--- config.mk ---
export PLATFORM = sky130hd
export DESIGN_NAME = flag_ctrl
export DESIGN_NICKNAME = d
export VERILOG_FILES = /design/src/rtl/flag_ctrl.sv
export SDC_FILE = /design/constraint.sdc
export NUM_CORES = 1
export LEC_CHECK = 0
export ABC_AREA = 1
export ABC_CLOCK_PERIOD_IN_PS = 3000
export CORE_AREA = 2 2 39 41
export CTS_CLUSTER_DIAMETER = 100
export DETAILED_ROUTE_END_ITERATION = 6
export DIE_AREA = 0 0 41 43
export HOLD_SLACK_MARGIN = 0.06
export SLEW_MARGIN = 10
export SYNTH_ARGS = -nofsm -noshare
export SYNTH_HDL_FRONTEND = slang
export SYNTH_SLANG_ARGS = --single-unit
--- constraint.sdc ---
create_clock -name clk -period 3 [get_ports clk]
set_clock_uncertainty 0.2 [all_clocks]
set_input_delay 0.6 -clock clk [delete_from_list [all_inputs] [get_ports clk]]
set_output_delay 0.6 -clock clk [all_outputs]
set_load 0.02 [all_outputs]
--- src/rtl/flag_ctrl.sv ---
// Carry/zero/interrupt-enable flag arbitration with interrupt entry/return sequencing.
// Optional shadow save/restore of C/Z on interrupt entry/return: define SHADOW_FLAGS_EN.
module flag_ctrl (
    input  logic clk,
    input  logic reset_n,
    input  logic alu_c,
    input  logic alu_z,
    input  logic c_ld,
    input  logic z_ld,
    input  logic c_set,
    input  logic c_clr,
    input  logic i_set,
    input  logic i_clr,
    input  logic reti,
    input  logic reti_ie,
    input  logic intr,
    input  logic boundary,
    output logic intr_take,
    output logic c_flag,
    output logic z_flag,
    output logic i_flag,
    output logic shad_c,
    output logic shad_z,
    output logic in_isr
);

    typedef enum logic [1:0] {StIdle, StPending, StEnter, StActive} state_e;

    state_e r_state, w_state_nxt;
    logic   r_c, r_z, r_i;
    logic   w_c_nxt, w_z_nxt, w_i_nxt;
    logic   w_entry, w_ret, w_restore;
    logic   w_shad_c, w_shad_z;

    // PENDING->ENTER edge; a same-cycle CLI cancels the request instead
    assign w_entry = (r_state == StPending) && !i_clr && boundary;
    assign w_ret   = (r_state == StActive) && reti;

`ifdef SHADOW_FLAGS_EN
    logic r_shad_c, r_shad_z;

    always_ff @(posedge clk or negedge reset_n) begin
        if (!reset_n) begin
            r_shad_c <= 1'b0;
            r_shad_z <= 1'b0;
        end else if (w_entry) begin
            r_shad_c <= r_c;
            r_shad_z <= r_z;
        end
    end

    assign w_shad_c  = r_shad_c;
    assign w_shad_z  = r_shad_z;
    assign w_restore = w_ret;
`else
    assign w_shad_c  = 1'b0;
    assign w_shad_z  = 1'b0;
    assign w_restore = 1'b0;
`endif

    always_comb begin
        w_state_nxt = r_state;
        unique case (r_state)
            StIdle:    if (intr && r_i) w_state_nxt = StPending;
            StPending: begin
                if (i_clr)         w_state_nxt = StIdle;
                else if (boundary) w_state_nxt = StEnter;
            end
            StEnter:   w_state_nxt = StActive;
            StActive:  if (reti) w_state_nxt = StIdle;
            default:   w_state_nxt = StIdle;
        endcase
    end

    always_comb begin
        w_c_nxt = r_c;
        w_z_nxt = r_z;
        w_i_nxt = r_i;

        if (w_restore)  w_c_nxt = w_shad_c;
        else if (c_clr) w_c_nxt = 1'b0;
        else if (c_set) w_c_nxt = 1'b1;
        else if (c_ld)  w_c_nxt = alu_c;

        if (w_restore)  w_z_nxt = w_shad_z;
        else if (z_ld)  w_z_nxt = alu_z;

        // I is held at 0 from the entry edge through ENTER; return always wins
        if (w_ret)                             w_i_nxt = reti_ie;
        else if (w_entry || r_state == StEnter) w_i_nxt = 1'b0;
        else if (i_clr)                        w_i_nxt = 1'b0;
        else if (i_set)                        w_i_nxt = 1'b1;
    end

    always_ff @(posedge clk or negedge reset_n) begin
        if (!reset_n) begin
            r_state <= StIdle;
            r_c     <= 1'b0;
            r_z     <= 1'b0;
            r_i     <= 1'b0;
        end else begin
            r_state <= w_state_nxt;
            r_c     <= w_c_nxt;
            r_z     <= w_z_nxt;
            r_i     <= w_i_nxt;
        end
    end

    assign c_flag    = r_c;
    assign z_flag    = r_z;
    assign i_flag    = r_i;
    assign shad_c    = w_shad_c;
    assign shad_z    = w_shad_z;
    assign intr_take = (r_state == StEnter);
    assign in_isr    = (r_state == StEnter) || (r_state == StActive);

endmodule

Directions — Which lines above contain the word "interrupt"? Copy each one.

Output for this exercise —
// Carry/zero/interrupt-enable flag arbitration with interrupt entry/return sequencing.
// Optional shadow save/restore of C/Z on interrupt entry/return: define SHADOW_FLAGS_EN.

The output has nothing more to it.